Recorded information:

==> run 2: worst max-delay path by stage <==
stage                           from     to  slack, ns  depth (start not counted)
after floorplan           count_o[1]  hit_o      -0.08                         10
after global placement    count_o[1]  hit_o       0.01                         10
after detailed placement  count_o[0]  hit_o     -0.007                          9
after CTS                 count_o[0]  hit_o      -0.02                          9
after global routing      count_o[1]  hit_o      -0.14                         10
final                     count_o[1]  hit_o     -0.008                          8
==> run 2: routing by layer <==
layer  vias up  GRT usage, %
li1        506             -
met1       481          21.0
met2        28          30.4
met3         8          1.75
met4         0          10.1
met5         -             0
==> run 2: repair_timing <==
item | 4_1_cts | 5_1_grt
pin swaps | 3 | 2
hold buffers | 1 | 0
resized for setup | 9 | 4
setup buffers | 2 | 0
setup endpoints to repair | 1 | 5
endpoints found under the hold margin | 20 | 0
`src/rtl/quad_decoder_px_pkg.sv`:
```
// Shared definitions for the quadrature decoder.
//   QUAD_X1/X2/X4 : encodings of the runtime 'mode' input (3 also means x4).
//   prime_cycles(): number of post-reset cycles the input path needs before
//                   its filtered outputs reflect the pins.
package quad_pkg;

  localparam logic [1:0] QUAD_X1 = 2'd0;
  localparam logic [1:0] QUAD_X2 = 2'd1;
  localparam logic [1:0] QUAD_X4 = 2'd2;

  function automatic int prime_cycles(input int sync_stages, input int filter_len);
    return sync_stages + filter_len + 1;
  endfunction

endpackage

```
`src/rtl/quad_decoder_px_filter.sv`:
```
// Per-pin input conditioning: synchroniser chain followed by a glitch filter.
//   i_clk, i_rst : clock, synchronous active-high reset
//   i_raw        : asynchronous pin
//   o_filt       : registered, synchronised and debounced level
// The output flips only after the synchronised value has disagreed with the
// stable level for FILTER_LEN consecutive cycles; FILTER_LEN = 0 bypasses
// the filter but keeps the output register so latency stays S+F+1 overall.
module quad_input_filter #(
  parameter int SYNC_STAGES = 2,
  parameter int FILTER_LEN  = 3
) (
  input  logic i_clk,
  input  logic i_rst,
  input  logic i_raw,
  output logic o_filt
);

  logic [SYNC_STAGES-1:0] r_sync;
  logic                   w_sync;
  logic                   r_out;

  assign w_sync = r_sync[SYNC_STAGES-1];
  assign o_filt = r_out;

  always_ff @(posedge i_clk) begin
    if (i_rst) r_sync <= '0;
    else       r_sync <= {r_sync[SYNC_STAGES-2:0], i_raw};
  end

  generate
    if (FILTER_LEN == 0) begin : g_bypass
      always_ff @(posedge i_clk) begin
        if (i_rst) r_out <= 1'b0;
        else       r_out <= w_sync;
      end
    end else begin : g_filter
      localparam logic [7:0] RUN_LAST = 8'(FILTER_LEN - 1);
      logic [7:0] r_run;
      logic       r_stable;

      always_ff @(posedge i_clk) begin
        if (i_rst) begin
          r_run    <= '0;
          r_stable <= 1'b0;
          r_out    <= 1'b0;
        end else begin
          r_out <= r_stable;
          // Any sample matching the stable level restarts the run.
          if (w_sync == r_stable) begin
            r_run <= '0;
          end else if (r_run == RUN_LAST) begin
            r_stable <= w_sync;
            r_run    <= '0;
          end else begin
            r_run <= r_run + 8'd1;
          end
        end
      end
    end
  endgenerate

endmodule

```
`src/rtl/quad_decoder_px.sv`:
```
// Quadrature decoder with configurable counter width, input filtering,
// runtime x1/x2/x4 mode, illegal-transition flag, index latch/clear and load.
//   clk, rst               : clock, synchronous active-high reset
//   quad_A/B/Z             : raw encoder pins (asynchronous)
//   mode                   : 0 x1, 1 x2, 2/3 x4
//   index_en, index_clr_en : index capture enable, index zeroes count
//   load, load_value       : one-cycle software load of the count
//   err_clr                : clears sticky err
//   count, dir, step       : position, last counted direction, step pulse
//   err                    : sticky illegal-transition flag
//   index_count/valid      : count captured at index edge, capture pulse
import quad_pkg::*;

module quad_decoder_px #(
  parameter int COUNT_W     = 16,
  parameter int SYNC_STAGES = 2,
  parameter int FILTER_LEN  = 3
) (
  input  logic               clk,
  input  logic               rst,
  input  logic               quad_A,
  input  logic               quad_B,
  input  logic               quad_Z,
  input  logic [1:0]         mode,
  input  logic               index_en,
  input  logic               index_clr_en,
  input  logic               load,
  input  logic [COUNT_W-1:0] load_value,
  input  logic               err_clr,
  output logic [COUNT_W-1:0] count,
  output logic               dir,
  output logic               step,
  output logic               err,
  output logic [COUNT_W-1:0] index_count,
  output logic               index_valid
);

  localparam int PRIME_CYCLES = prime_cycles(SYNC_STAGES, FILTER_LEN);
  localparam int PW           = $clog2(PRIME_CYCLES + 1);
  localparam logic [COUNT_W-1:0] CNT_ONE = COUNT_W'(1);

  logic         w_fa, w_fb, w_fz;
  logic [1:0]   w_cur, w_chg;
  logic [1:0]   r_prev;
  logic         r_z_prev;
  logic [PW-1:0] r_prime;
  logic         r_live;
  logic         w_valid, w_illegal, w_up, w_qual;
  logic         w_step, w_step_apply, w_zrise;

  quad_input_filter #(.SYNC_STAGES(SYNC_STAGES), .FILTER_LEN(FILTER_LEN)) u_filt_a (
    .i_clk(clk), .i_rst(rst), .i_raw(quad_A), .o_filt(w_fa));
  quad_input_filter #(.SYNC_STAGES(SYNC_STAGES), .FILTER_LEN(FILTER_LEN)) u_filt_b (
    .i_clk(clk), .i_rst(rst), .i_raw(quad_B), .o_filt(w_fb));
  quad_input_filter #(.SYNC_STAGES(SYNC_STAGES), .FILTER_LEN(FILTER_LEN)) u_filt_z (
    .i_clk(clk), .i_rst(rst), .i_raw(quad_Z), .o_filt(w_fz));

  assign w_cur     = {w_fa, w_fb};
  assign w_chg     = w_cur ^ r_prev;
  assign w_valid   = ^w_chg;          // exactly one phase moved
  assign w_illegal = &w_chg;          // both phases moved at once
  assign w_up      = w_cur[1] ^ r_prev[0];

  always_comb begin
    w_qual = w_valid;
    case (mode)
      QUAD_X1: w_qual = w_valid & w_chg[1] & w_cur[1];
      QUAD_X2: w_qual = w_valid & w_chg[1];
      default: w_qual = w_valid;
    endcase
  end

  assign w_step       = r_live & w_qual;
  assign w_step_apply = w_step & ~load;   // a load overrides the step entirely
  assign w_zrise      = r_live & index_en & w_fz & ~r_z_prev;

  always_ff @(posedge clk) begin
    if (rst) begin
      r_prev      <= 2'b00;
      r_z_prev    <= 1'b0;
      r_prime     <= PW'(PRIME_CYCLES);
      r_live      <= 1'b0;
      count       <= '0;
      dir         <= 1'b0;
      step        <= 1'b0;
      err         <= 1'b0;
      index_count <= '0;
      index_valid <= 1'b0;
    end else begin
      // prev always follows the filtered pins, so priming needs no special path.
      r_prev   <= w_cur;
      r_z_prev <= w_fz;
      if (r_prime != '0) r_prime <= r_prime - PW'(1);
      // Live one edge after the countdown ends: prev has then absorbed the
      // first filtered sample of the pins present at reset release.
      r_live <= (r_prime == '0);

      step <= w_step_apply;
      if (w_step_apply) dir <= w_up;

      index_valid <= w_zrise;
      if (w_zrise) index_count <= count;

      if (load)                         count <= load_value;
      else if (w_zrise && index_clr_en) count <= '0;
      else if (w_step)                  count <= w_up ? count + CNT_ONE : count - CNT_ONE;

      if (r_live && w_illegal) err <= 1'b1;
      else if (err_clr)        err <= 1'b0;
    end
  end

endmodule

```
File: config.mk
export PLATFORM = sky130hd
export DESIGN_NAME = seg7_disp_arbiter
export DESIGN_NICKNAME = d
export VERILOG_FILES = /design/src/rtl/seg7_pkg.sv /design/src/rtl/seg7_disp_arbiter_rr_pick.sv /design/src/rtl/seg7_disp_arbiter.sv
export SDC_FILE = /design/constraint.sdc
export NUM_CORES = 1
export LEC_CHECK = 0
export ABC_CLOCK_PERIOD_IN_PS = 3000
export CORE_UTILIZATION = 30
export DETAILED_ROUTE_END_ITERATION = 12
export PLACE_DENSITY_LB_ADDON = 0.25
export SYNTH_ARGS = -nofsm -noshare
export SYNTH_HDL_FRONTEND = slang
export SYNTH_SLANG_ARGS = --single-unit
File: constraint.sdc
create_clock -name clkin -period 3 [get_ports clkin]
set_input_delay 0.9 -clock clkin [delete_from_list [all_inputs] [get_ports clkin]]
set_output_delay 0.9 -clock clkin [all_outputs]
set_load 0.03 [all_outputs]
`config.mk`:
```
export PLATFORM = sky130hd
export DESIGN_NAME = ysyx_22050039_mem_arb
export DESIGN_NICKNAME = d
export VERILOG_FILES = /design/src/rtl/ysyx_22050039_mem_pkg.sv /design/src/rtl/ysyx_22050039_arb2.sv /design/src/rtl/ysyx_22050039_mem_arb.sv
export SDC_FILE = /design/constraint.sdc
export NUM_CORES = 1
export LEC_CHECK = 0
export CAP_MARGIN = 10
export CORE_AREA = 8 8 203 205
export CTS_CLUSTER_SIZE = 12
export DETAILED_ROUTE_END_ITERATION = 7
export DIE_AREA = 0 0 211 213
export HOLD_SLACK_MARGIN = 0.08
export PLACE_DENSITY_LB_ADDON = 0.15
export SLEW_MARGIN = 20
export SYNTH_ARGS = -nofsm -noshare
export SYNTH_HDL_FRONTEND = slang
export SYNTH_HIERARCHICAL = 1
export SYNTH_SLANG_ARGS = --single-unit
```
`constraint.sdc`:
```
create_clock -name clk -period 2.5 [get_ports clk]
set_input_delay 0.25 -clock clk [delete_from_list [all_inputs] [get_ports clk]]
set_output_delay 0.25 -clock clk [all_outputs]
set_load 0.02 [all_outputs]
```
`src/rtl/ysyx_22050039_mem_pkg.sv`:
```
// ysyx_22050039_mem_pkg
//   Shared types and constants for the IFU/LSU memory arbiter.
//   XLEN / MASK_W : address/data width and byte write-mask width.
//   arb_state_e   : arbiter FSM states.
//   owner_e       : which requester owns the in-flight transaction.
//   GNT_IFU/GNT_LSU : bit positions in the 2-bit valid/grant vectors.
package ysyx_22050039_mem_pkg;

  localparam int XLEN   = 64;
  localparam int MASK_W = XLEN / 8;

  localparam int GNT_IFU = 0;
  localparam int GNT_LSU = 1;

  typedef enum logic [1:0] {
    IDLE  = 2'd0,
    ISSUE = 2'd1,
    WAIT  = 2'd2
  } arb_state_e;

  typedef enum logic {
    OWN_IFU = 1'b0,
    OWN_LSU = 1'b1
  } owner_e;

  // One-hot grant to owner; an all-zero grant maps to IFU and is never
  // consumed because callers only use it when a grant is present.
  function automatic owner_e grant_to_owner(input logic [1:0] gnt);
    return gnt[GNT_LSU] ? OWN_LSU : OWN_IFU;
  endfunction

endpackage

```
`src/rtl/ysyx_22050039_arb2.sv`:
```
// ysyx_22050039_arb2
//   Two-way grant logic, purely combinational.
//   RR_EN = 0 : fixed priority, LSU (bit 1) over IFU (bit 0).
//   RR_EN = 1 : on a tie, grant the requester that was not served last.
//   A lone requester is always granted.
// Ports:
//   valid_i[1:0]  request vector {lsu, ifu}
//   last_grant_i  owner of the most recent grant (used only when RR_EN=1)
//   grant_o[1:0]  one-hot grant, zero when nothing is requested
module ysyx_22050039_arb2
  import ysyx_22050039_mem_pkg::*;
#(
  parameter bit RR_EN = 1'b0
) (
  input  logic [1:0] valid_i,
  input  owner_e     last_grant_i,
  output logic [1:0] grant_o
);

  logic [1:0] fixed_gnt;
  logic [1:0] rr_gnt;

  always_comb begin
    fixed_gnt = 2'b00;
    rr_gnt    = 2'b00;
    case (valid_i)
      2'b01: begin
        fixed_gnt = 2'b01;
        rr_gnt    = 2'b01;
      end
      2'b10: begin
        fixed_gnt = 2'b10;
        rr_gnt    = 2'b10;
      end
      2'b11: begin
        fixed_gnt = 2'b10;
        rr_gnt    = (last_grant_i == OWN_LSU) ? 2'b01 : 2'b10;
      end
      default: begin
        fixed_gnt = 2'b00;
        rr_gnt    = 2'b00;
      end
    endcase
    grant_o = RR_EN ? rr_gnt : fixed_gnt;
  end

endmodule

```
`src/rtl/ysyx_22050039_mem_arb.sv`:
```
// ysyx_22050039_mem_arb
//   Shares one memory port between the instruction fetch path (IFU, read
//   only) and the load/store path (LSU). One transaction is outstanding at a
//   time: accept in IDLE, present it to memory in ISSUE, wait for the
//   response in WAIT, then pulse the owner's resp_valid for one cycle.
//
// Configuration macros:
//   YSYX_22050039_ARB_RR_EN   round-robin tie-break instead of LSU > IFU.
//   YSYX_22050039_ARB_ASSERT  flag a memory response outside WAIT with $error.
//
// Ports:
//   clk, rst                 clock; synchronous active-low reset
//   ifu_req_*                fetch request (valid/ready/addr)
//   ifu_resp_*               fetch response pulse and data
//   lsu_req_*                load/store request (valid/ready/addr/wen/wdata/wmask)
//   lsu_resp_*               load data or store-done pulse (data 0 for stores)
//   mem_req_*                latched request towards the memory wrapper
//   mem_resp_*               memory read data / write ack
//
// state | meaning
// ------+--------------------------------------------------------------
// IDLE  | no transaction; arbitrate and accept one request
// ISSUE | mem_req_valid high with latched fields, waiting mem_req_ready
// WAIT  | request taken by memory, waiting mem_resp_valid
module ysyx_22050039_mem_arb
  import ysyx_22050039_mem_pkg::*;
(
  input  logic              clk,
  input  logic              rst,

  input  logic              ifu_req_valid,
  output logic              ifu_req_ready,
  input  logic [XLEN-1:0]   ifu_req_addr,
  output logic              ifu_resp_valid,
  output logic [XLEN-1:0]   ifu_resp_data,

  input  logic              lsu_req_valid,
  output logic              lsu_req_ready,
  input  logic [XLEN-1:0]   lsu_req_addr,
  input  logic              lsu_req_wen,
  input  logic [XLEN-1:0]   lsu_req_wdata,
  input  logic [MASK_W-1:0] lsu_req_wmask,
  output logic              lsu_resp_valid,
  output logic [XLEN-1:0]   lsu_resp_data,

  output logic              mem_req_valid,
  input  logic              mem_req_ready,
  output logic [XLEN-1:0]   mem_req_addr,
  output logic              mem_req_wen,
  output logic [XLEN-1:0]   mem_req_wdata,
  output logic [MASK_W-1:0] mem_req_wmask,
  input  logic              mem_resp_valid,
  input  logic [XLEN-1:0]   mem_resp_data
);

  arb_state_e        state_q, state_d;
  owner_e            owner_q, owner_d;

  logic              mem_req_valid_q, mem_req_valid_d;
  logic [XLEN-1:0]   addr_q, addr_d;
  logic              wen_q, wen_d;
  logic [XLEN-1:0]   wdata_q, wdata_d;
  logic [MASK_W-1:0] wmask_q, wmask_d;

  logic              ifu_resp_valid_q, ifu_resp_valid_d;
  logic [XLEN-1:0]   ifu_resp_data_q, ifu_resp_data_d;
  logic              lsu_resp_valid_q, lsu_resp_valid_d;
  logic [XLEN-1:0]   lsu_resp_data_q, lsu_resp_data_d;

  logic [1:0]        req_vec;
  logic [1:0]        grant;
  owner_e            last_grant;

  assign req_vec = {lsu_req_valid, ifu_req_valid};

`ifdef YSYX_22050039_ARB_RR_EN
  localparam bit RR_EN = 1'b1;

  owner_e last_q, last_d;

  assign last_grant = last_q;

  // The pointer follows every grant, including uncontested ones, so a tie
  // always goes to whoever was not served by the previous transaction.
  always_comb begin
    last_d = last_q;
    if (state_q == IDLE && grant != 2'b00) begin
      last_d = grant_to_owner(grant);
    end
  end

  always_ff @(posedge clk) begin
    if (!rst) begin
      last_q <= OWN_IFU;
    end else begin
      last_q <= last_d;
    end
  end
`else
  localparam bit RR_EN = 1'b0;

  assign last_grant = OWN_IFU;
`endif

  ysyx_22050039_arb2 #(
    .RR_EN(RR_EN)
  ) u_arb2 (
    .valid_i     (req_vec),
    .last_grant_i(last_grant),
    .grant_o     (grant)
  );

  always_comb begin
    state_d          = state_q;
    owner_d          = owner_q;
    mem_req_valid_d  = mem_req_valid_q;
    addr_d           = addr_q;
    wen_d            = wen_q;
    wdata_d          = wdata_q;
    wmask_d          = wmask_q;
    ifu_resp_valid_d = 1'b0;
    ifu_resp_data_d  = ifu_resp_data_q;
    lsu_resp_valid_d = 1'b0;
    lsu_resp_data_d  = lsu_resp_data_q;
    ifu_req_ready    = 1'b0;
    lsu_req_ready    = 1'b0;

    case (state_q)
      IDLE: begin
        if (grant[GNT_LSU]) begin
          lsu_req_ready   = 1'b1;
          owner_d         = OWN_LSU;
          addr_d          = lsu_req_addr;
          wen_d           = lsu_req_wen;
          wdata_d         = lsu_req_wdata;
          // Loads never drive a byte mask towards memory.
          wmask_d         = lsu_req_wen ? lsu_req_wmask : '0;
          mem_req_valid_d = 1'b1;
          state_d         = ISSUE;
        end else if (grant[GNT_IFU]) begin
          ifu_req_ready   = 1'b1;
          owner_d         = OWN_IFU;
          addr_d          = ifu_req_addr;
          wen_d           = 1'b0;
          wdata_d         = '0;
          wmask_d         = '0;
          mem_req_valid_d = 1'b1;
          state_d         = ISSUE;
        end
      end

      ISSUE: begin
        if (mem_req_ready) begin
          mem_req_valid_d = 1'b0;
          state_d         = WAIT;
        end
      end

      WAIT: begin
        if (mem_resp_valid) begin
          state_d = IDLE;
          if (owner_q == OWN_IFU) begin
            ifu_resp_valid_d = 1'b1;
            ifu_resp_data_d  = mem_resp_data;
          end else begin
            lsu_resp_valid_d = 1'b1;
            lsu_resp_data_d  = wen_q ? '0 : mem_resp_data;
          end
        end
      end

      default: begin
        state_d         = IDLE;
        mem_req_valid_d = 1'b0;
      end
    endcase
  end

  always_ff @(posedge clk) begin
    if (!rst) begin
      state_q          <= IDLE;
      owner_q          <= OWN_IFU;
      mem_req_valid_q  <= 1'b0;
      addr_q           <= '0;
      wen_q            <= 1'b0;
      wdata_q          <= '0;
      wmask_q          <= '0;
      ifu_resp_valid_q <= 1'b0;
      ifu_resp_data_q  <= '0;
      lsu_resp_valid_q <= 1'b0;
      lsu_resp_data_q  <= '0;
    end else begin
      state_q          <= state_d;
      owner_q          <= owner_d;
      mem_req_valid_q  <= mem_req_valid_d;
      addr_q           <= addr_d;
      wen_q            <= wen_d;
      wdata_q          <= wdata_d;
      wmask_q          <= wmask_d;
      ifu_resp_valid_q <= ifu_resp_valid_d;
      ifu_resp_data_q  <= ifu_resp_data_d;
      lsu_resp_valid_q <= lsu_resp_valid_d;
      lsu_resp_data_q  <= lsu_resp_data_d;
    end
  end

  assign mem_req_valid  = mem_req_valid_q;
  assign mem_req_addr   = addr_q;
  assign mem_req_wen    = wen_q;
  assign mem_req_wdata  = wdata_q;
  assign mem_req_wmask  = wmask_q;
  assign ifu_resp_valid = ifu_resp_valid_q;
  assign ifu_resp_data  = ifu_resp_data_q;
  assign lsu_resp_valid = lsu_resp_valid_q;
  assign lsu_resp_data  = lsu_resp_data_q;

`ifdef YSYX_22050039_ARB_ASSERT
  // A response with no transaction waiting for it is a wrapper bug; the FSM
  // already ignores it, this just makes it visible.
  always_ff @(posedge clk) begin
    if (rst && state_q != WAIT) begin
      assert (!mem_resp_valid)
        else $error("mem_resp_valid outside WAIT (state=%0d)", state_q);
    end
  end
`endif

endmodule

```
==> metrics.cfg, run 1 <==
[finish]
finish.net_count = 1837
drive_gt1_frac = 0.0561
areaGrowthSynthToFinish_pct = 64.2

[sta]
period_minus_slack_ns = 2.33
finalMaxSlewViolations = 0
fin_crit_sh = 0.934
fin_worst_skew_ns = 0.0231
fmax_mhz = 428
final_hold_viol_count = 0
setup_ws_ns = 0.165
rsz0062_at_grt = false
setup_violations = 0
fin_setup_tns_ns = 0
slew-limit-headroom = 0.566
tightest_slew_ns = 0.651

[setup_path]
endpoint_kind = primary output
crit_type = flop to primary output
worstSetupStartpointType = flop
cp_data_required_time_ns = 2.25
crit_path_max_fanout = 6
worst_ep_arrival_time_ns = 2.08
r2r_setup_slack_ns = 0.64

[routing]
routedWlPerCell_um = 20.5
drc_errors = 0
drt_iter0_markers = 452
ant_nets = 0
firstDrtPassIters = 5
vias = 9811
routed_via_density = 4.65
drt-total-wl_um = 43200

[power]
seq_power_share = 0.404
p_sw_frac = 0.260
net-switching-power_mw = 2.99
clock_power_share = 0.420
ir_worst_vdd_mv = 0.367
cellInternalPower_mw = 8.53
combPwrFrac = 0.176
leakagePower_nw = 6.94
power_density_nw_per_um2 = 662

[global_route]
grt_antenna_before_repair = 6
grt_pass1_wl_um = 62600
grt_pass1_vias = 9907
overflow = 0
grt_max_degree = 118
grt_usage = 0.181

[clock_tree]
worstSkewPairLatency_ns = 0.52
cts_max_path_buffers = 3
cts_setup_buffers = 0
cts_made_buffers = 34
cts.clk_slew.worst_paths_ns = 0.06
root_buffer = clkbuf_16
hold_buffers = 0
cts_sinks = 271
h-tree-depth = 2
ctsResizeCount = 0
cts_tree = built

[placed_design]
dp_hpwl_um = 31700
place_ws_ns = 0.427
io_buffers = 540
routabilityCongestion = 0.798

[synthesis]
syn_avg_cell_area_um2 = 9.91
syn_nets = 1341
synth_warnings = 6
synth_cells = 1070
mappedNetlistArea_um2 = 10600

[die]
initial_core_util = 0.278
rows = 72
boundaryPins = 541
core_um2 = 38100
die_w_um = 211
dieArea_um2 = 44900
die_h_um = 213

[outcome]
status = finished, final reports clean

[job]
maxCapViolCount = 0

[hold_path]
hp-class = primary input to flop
--
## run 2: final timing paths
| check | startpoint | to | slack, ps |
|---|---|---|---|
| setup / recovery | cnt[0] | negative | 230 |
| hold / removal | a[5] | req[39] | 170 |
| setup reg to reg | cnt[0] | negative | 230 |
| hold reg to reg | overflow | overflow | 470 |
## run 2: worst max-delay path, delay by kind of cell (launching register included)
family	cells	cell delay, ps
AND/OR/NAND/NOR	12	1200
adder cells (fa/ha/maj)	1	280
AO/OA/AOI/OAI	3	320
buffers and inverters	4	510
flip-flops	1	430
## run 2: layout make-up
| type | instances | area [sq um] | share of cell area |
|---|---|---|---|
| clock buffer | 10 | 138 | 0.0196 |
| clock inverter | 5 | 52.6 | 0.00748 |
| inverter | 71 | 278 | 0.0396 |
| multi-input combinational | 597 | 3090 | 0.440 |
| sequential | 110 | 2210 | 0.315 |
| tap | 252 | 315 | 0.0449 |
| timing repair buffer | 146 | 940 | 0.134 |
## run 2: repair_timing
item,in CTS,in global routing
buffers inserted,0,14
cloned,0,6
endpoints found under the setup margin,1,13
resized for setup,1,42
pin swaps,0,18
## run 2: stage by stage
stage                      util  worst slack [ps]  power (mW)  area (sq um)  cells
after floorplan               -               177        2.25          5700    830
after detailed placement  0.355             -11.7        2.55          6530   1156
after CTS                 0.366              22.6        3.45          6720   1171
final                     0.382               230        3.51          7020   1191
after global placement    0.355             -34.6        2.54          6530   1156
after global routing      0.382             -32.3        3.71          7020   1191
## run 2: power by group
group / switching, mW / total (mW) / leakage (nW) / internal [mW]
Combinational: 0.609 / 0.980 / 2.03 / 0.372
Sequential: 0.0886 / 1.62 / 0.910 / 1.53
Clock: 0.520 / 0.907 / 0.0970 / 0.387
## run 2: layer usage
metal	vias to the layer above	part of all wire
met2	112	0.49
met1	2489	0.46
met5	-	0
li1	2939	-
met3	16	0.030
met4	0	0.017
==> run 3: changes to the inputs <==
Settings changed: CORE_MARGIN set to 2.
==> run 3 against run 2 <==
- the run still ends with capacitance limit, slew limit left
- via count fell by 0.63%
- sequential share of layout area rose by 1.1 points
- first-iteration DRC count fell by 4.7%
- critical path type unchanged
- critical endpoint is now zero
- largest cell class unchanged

The problem:
In the listing above, locate the line with "2210 | 0.315 |" and the line with "- largest cell class unchanged", then extract exactly those lines and every line between them, and nothing more.

Completed exercise:
| sequential | 110 | 2210 | 0.315 |
| tap | 252 | 315 | 0.0449 |
| timing repair buffer | 146 | 940 | 0.134 |
## run 2: repair_timing
item,in CTS,in global routing
buffers inserted,0,14
cloned,0,6
endpoints found under the setup margin,1,13
resized for setup,1,42
pin swaps,0,18
## run 2: stage by stage
stage                      util  worst slack [ps]  power (mW)  area (sq um)  cells
after floorplan               -               177        2.25          5700    830
after detailed placement  0.355             -11.7        2.55          6530   1156
after CTS                 0.366              22.6        3.45          6720   1171
final                     0.382               230        3.51          7020   1191
after global placement    0.355             -34.6        2.54          6530   1156
after global routing      0.382             -32.3        3.71          7020   1191
## run 2: power by group
group / switching, mW / total (mW) / leakage (nW) / internal [mW]
Combinational: 0.609 / 0.980 / 2.03 / 0.372
Sequential: 0.0886 / 1.62 / 0.910 / 1.53
Clock: 0.520 / 0.907 / 0.0970 / 0.387
## run 2: layer usage
metal	vias to the layer above	part of all wire
met2	112	0.49
met1	2489	0.46
met5	-	0
li1	2939	-
met3	16	0.030
met4	0	0.017
==> run 3: changes to the inputs <==
Settings changed: CORE_MARGIN set to 2.
==> run 3 against run 2 <==
- the run still ends with capacitance limit, slew limit left
- via count fell by 0.63%
- sequential share of layout area rose by 1.1 points
- first-iteration DRC count fell by 4.7%
- critical path type unchanged
- critical endpoint is now zero
- largest cell class unchanged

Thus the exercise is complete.